Post by curmudgeon »

When we retired, I put some amount of travel into our baseline budget (trips to see the grandkids, some regional stuff). Then I had a large block of discretionary budget for travel beyond that. And each year that ACA holds together, I move our unspent medical insurance budget over to next years travel budget. We aren't into really exotic or expensive locations, but we do sometimes bring along family members which pushes the cost up somewhat.

Even though we have an ample budget for our desires, we still naturally try to contain costs. Some of the things we do:

1) fly midweek (for international), or whatever the off-days are for our route. Being flexible on travel days tends to save significantly.

2) We will normally schedule a rest day on arrival after a long flight rather than pay for business class. On 10+ hour flights, I usually find decent business class seats cost $200/hr more than economy. We spend a fraction of that on an extra day (without planned activities) at our destination since we don't have to count vacation days (unless we are running up against the Schengen limits on time in Europe without a visa).
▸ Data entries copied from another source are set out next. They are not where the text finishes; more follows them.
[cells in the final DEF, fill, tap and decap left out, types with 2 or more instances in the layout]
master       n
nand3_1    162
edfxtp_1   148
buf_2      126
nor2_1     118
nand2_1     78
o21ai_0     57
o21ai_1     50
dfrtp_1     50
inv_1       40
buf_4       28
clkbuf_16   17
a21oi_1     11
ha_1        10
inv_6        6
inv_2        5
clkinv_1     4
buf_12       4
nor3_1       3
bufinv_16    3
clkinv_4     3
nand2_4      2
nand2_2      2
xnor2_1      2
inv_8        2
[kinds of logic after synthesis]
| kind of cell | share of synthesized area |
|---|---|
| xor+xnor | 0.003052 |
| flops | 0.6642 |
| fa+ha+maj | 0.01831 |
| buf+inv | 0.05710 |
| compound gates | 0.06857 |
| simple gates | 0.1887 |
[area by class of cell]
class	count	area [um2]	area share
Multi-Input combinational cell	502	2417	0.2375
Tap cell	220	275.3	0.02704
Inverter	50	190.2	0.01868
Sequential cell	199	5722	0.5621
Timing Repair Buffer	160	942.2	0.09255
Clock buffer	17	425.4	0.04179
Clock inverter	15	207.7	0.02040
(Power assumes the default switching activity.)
module load_store_unit #(
  parameter int ADDR_W = 8
) (
  input  logic              clk_i,
  input  logic              reset_i,
  input  logic              req_valid_i,
  output logic              req_ready_o,
  input  logic              req_write_i,
  input  logic [2:0]        req_funct3_i,
  input  logic [ADDR_W-1:0] req_addr_i,
  input  logic [31:0]       req_wdata_i,
  output logic              resp_valid_o,
  output logic [31:0]       resp_rdata_o,
  output logic              resp_fault_o,
  output logic [7:0]        mem_addr_o,
  output logic [31:0]       mem_write_data_o,
  output logic              mem_read_o,
  output logic              mem_write_o,
  input  logic [31:0]       mem_read_data_i
);
  localparam int NUM_LANES = 4;

  typedef enum logic [2:0] {IDLE, LOAD, RMW_READ, WRITE, RESP} state_e;

  typedef struct packed {
    logic              write;
    logic [2:0]        funct3;
    logic [ADDR_W-1:0] addr;
  } req_t;

  state_e      state_q, state_d;
  req_t        req_q, req_d;
  logic [31:0] wbuf_q, wbuf_d;
  logic [31:0] rdata_q, rdata_d;
  logic        fault_q, fault_d;

  logic        illegal, misalign, acc_fault;
  logic        mem_active;
  logic [5:0]  widx;
  logic [7:0]  byte_sel;
  logic [15:0] half_sel;
  logic [31:0] load_ext;
  logic [NUM_LANES-1:0][7:0] merged;

  // Fault decode on the raw request so a bad access never reaches memory.
  always_comb begin
    illegal   = (req_funct3_i[1:0] == 2'b11) |
                (req_funct3_i[2] & (req_write_i | req_funct3_i[1]));
    misalign  = ((req_funct3_i[1:0] == 2'b01) & req_addr_i[0]) |
                ((req_funct3_i[1:0] == 2'b10) & (req_addr_i[1:0] != 2'b00));
    acc_fault = illegal | misalign;
  end

  always_comb begin
    byte_sel = mem_read_data_i[{req_q.addr[1:0], 3'b000} +: 8];
    half_sel = mem_read_data_i[{req_q.addr[1], 4'b0000} +: 16];
    case (req_q.funct3)
      3'b000:  load_ext = {{24{byte_sel[7]}}, byte_sel};
      3'b100:  load_ext = {24'd0, byte_sel};
      3'b001:  load_ext = {{16{half_sel[15]}}, half_sel};
      3'b101:  load_ext = {16'd0, half_sel};
      default: load_ext = mem_read_data_i;
    endcase
  end

  for (genvar g = 0; g < NUM_LANES; g++) begin : g_lane
    lsu_lane_merge #(.LANE(g)) u_lane (
      .half_i    (req_q.funct3[0]),
      .addr_lo_i (req_q.addr[1:0]),
      .src_i     (wbuf_q[15:0]),
      .old_i     (mem_read_data_i[8*g +: 8]),
      .byte_o    (merged[g])
    );
  end

  always_comb begin
    state_d      = state_q;
    req_d        = req_q;
    wbuf_d       = wbuf_q;
    rdata_d      = rdata_q;
    fault_d      = fault_q;
    req_ready_o  = 1'b0;
    resp_valid_o = 1'b0;
    mem_read_o   = 1'b0;
    mem_write_o  = 1'b0;
    mem_active   = 1'b0;
    case (state_q)
      IDLE: begin
        req_ready_o = 1'b1;
        if (req_valid_i) begin
          req_d.write  = req_write_i;
          req_d.funct3 = req_funct3_i;
          req_d.addr   = req_addr_i;
          wbuf_d       = req_wdata_i;
          if (acc_fault) begin
            state_d = RESP;
            fault_d = 1'b1;
            rdata_d = '0;
          end else if (!req_write_i) begin
            state_d = LOAD;
          end else if (req_funct3_i[1]) begin
            state_d = WRITE;
          end else begin
            state_d = RMW_READ;
          end
        end
      end
      LOAD: begin
        mem_read_o = 1'b1;
        mem_active = 1'b1;
        rdata_d    = load_ext;
        fault_d    = 1'b0;
        state_d    = RESP;
      end
      RMW_READ: begin
        mem_read_o = 1'b1;
        mem_active = 1'b1;
        wbuf_d     = merged;
        state_d    = WRITE;
      end
      WRITE: begin
        mem_write_o = 1'b1;
        mem_active  = 1'b1;
        rdata_d     = '0;
        fault_d     = 1'b0;
        state_d     = RESP;
      end
      RESP: begin
        resp_valid_o = 1'b1;
        state_d      = IDLE;
      end
      default: state_d = IDLE;
    endcase
  end

  assign widx             = 6'(req_q.addr[ADDR_W-1:2]);
  assign mem_addr_o       = mem_active ? {2'b00, widx} : 8'd0;
  assign mem_write_data_o = (state_q == WRITE) ? wbuf_q : 32'd0;
  assign resp_rdata_o     = rdata_q;
  assign resp_fault_o     = fault_q;

  always_ff @(posedge clk_i) begin
    if (reset_i) begin
      state_q <= IDLE;
      req_q   <= '0;
      wbuf_q  <= '0;
      rdata_q <= '0;
      fault_q <= 1'b0;
    end else begin
      state_q <= state_d;
      req_q   <= req_d;
      wbuf_q  <= wbuf_d;
      rdata_q <= rdata_d;
      fault_q <= fault_d;
    end
  end
endmodule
3) We will often use VRBO/Airbnb to rent an apartment at our destination. This depends on location; sometimes hotel services are nice to have.

On the other hand, some things we will go ahead an pay extra for:

1) staying in a central, lively area of a city rather than out in the suburbs. Spending a lot of time packed into commuter trains doesn't fit our vacation model, and just wandering around in the evening can be a big part of what we enjoy.

2) if we do a cruise, we've found we prefer the ships a notch above the mass-market ones.

3) non-stop flights if possible (we are on west coast), especially on the return to avoid having to go through customs/security at an intermediate airport.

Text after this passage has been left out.